Your task is to give the data again, exactly, with every line intact.

-*-*-

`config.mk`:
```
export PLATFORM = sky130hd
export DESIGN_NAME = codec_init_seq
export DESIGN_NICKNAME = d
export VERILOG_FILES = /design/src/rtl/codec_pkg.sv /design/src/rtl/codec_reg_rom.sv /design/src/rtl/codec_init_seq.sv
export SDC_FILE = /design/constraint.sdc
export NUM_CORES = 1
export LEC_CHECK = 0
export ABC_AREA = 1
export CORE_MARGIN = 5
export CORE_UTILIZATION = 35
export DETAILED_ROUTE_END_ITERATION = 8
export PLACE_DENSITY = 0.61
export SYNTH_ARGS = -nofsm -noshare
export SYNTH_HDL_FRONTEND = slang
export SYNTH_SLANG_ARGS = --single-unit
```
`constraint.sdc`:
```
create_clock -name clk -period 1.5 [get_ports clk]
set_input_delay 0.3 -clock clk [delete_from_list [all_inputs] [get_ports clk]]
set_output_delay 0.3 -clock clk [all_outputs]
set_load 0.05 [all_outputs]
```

-*-*-

• RESPONSE FOR THIS EXERCISE
`config.mk`:
```
export PLATFORM = sky130hd
export DESIGN_NAME = codec_init_seq
export DESIGN_NICKNAME = d
export VERILOG_FILES = /design/src/rtl/codec_pkg.sv /design/src/rtl/codec_reg_rom.sv /design/src/rtl/codec_init_seq.sv
export SDC_FILE = /design/constraint.sdc
export NUM_CORES = 1
export LEC_CHECK = 0
export ABC_AREA = 1
export CORE_MARGIN = 5
export CORE_UTILIZATION = 35
export DETAILED_ROUTE_END_ITERATION = 8
export PLACE_DENSITY = 0.61
export SYNTH_ARGS = -nofsm -noshare
export SYNTH_HDL_FRONTEND = slang
export SYNTH_SLANG_ARGS = --single-unit
```
`constraint.sdc`:
```
create_clock -name clk -period 1.5 [get_ports clk]
set_input_delay 0.3 -clock clk [delete_from_list [all_inputs] [get_ports clk]]
set_output_delay 0.3 -clock clk [all_outputs]
set_load 0.05 [all_outputs]
```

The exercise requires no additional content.